Os direitos do Estado, enquanto accionista, serão exercidos através do Instituto de Gestão de Activos e Participações do Estado (IGAPE), a quem são delegadas competências, por intermédio do respectivo presidente do conselho de administração, para subscrever a escritura e demais actos inerentes à transformação em sociedade anónima.

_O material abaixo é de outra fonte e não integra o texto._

module issue_queue
  import iq_pkg::*;
#(
  parameter int DEPTH = 8,
  parameter int PHY_RF_DEPTH = 128,
  localparam int TAG_W = $clog2(PHY_RF_DEPTH)
) (
  input  logic             clk,
  input  logic             rst,
  input  uop_t             uop_in,
  input  logic             uop_in_valid,
  output logic             full,
  input  logic             cdb_valid,
  input  logic [TAG_W-1:0] cdb_tag,
  output uop_t             uop_out,
  output logic             uop_out_valid,
  input  logic             issue_ready,
  input  logic             flush
);

  localparam int IDX_W = $clog2(DEPTH);
  localparam int CNT_W = $clog2(DEPTH + 1);

  logic [CNT_W-1:0]        count;
  uop_t                    ent_uop [DEPTH];
  logic [DEPTH-1:0]        ent_valid;
  logic [DEPTH-1:0]        ent_rs1_rdy;
  logic [DEPTH-1:0]        ent_rs2_rdy;
  logic [PHY_RF_DEPTH-1:0] phys_ready;

  logic                    sel_found;
  logic [IDX_W-1:0]        sel_idx;
  logic                    do_issue;
  logic                    do_enq;
  logic                    enq_rs1_rdy;
  logic                    enq_rs2_rdy;
  logic [CNT_W-1:0]        wr_pos;
  logic [DEPTH-1:0]        woke1;
  logic [DEPTH-1:0]        woke2;
  logic [DEPTH:0]          valid_ext;
  logic [DEPTH:0]          rdy1_ext;
  logic [DEPTH:0]          rdy2_ext;
  uop_t                    n_uop [DEPTH];
  logic [DEPTH-1:0]        n_valid;
  logic [DEPTH-1:0]        n_rs1_rdy;
  logic [DEPTH-1:0]        n_rs2_rdy;
  logic [CNT_W-1:0]        n_count;
  logic [PHY_RF_DEPTH-1:0] n_phys_ready;

  // Oldest-first select: scanning downward leaves the lowest ready index.
  always_comb begin
    sel_found = 1'b0;
    sel_idx   = '0;
    for (int i = DEPTH - 1; i >= 0; i--) begin
      if (ent_valid[i] && ent_rs1_rdy[i] && ent_rs2_rdy[i]) begin
        sel_found = 1'b1;
        sel_idx   = IDX_W'(i);
      end else begin
        sel_found = sel_found;
        sel_idx   = sel_idx;
      end
    end
  end

  assign uop_out       = ent_uop[sel_idx];
  assign uop_out_valid = sel_found;
  assign full          = (count == CNT_W'(DEPTH));
  assign do_issue      = sel_found && issue_ready;
  assign do_enq        = uop_in_valid && !full;
  assign wr_pos        = count - CNT_W'(do_issue);

  // A source matching this cycle's writeback is captured ready at enqueue.
  assign enq_rs1_rdy = !uop_in.rs1_valid || phys_ready[uop_in.rs1]
                       || (cdb_valid && (cdb_tag == TAG_W'(uop_in.rs1)));
  assign enq_rs2_rdy = !uop_in.rs2_valid || phys_ready[uop_in.rs2]
                       || (cdb_valid && (cdb_tag == TAG_W'(uop_in.rs2)));

  // Wakeup of queued entries; registered, so it is seen by select one cycle later.
  always_comb begin
    for (int i = 0; i < DEPTH; i++) begin
      woke1[i] = ent_rs1_rdy[i] | (cdb_valid & ent_uop[i].rs1_valid
                                   & (TAG_W'(ent_uop[i].rs1) == cdb_tag));
      woke2[i] = ent_rs2_rdy[i] | (cdb_valid & ent_uop[i].rs2_valid
                                   & (TAG_W'(ent_uop[i].rs2) == cdb_tag));
    end
  end

  assign valid_ext = {1'b0, ent_valid};
  assign rdy1_ext  = {1'b0, woke1};
  assign rdy2_ext  = {1'b0, woke2};

  // Compaction on issue, then append the new uop behind the youngest survivor.
  always_comb begin
    for (int i = 0; i < DEPTH; i++) begin
      if (do_issue && (i >= int'(sel_idx))) begin
        n_valid[i]   = valid_ext[i+1];
        n_rs1_rdy[i] = rdy1_ext[i+1];
        n_rs2_rdy[i] = rdy2_ext[i+1];
        n_uop[i]     = ent_uop[(i+1) % DEPTH];
      end else begin
        n_valid[i]   = ent_valid[i];
        n_rs1_rdy[i] = woke1[i];
        n_rs2_rdy[i] = woke2[i];
        n_uop[i]     = ent_uop[i];
      end
      if (do_enq && (i == int'(wr_pos))) begin
        n_valid[i]   = 1'b1;
        n_rs1_rdy[i] = enq_rs1_rdy;
        n_rs2_rdy[i] = enq_rs2_rdy;
        n_uop[i]     = uop_in;
      end else begin
        n_valid[i]   = n_valid[i];
      end
    end
    n_count = count + CNT_W'(do_enq) - CNT_W'(do_issue);
  end

  // Register readiness: writeback sets, a new producer clears (clear wins).
  always_comb begin
    n_phys_ready = phys_ready;
    if (cdb_valid) begin
      n_phys_ready[cdb_tag] = 1'b1;
    end else begin
      n_phys_ready = n_phys_ready;
    end
    if (do_enq && uop_in.rd_valid) begin
      n_phys_ready[uop_in.rd] = 1'b0;
    end else begin
      n_phys_ready = n_phys_ready;
    end
  end

  // Control state; flush empties the queue but keeps register readiness.
  always_ff @(posedge clk) begin
    if (rst) begin
      count       <= '0;
      ent_valid   <= '0;
      ent_rs1_rdy <= '0;
      ent_rs2_rdy <= '0;
      phys_ready  <= '1;
    end else if (flush) begin
      count       <= '0;
      ent_valid   <= '0;
      ent_rs1_rdy <= '0;
      ent_rs2_rdy <= '0;
    end else begin
      count       <= n_count;
      ent_valid   <= n_valid;
      ent_rs1_rdy <= n_rs1_rdy;
      ent_rs2_rdy <= n_rs2_rdy;
      phys_ready  <= n_phys_ready;
    end
  end

  // Payload storage; only meaningful where the matching valid bit is set.
  always_ff @(posedge clk) begin
    ent_uop <= n_uop;
  end

endmodule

Enquanto não forem constituídos os órgãos sociais da Angola Telecom, SA, os actuais membros dos órgãos de gestão e fiscalização da empresa transformada mantêm-se em funções e exercem as suas competências, em conformidade com o estatuto da sociedade, com as necessárias adaptações, determina o despacho presidencial

A ANGOLA TELECOM, SA sucede automática e globalmente à Angola Telecom, EP sem quebra de identidade ou de personalidade jurídica, sem a necessidade de liquidação ou de novos licenciamentos, conservando a universalidade dos bens, direitos e obrigações existentes à data da transformação, incluindo todos os direitos, obrigações e regalias sociais dos trabalhadores ao serviço da empresa.

O Chefe de Estado delega na ministra das Finanças a competência, com a faculdade de subdelegar, para a prática de todos os actos decisórios e de aprovação tutelar, bem como para a verificação da validade e legalidade dos actos subsequentes no âmbito do procedimento de privatização.